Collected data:
┄┄┄┄┄┄┄┄┄┄┄┄┄┄┄┄┄┄┄┄

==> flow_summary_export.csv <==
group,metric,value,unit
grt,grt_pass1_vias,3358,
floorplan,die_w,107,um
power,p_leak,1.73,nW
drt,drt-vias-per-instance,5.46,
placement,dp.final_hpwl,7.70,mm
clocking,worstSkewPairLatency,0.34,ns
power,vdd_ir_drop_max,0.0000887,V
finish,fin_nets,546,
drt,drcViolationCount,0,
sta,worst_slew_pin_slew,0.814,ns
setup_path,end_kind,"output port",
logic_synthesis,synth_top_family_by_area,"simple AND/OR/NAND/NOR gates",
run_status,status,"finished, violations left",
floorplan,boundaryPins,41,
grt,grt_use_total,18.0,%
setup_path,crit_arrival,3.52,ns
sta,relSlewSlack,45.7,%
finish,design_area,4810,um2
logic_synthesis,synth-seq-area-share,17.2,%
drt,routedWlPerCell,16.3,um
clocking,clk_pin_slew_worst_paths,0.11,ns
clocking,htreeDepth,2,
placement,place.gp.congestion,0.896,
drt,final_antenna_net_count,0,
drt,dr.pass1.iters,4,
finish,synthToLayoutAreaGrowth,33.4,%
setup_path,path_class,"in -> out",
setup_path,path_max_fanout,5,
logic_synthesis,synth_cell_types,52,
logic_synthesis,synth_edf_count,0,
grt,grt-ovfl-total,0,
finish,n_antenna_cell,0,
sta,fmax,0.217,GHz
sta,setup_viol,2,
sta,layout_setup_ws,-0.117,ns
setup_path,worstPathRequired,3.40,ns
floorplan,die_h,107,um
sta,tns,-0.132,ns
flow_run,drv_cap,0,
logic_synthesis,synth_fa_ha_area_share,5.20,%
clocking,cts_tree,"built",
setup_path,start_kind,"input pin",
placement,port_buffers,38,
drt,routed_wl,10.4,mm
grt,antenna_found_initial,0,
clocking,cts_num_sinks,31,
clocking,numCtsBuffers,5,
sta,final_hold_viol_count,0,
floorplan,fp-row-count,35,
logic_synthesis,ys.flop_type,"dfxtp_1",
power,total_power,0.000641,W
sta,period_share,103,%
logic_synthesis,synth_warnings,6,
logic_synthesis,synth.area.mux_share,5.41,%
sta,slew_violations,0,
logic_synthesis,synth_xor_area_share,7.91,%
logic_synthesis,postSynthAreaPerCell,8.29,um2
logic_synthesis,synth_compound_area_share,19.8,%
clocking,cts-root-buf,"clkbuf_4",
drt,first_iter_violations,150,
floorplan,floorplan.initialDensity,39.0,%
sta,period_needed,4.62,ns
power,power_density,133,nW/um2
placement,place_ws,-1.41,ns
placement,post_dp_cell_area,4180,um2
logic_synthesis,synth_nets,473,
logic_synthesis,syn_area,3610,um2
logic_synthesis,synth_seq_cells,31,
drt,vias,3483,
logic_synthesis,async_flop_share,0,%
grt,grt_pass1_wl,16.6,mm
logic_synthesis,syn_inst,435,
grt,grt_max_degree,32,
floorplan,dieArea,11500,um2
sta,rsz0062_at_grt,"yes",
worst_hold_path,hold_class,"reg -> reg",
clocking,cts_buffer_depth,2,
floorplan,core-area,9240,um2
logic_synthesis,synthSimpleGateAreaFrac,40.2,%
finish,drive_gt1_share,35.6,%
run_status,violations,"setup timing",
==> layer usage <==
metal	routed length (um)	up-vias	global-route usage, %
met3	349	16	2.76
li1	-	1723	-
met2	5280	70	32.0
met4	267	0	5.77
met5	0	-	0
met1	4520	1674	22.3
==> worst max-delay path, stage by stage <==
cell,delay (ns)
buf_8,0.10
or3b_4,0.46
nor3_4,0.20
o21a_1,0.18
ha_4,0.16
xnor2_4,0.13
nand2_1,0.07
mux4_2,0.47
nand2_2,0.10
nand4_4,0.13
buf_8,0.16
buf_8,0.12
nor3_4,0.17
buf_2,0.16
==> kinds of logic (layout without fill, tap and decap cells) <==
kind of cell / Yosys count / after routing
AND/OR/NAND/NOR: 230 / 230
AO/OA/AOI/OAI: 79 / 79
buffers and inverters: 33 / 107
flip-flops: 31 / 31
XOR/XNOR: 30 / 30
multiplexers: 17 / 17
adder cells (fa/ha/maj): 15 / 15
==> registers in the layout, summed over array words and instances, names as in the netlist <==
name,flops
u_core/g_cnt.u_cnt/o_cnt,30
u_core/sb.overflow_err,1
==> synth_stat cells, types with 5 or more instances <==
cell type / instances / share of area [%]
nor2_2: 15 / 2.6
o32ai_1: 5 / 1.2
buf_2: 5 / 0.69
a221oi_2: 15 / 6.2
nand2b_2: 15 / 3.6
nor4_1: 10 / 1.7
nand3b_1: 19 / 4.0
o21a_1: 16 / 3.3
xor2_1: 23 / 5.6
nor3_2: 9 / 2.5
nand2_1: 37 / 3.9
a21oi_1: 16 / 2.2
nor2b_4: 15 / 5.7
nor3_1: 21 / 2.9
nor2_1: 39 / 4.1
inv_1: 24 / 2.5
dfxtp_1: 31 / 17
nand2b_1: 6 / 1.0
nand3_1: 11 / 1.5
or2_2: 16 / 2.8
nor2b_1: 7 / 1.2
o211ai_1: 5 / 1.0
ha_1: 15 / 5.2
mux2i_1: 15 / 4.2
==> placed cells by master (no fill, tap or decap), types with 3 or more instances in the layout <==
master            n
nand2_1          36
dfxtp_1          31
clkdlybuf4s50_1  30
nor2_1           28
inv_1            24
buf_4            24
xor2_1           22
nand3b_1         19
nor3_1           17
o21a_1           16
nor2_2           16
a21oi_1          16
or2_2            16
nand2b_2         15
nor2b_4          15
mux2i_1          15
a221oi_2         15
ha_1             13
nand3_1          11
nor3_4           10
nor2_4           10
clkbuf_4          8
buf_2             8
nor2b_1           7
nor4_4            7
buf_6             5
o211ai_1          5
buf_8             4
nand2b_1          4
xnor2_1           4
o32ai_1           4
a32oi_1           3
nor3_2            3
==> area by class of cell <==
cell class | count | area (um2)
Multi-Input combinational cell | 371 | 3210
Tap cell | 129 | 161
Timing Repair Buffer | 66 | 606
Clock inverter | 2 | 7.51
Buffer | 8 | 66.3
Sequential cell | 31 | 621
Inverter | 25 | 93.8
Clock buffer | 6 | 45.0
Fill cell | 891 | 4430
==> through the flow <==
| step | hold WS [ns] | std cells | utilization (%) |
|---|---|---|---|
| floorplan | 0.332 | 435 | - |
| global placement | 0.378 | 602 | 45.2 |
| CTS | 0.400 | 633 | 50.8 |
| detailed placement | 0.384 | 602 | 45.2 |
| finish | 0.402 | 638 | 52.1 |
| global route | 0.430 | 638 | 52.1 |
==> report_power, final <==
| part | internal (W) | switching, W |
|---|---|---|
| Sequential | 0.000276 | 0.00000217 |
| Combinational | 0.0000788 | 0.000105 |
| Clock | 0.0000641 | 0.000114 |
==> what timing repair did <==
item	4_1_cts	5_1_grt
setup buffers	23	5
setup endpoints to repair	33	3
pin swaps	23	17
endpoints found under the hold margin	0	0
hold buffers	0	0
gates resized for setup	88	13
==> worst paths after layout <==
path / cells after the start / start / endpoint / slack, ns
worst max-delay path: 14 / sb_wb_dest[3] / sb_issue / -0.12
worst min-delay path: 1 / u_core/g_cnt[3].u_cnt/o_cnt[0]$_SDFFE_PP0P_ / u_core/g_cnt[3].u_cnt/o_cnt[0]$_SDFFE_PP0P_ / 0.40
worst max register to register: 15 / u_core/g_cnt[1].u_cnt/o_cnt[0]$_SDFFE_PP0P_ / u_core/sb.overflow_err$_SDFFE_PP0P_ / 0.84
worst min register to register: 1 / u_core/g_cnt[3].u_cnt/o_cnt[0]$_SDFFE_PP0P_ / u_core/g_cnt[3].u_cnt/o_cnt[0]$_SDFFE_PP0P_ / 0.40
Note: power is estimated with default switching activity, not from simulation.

┄┄┄┄┄┄┄┄┄┄┄┄┄┄┄┄┄┄┄┄

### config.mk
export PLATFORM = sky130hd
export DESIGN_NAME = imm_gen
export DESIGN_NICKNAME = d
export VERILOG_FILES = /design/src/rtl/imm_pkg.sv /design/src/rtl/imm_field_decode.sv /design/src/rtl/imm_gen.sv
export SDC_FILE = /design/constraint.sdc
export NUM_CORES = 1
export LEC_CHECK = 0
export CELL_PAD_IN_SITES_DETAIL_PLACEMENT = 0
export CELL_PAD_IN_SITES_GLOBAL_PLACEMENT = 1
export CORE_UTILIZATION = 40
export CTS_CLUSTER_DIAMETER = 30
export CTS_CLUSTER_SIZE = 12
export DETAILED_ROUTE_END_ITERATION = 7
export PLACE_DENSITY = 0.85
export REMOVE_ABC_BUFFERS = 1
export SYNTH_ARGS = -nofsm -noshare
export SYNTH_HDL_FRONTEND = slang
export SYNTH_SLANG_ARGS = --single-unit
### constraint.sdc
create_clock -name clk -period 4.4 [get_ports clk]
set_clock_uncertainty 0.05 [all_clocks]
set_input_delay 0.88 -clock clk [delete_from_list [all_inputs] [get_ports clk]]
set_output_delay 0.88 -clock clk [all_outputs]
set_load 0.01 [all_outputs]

┄┄┄┄┄┄┄┄┄┄┄┄┄┄┄┄┄┄┄┄

Among the entries above, copy exactly only the lines starting with the one containing "nor2b_4: 15 / 5.7" and going through the one containing "Sequential cell | 31 | 621", both ends included.

__Worked solution__.
nor2b_4: 15 / 5.7
nor3_1: 21 / 2.9
nor2_1: 39 / 4.1
inv_1: 24 / 2.5
dfxtp_1: 31 / 17
nand2b_1: 6 / 1.0
nand3_1: 11 / 1.5
or2_2: 16 / 2.8
nor2b_1: 7 / 1.2
o211ai_1: 5 / 1.0
ha_1: 15 / 5.2
mux2i_1: 15 / 4.2
==> placed cells by master (no fill, tap or decap), types with 3 or more instances in the layout <==
master            n
nand2_1          36
dfxtp_1          31
clkdlybuf4s50_1  30
nor2_1           28
inv_1            24
buf_4            24
xor2_1           22
nand3b_1         19
nor3_1           17
o21a_1           16
nor2_2           16
a21oi_1          16
or2_2            16
nand2b_2         15
nor2b_4          15
mux2i_1          15
a221oi_2         15
ha_1             13
nand3_1          11
nor3_4           10
nor2_4           10
clkbuf_4          8
buf_2             8
nor2b_1           7
nor4_4            7
buf_6             5
o211ai_1          5
buf_8             4
nand2b_1          4
xnor2_1           4
o32ai_1           4
a32oi_1           3
nor3_2            3
==> area by class of cell <==
cell class | count | area (um2)
Multi-Input combinational cell | 371 | 3210
Tap cell | 129 | 161
Timing Repair Buffer | 66 | 606
Clock inverter | 2 | 7.51
Buffer | 8 | 66.3
Sequential cell | 31 | 621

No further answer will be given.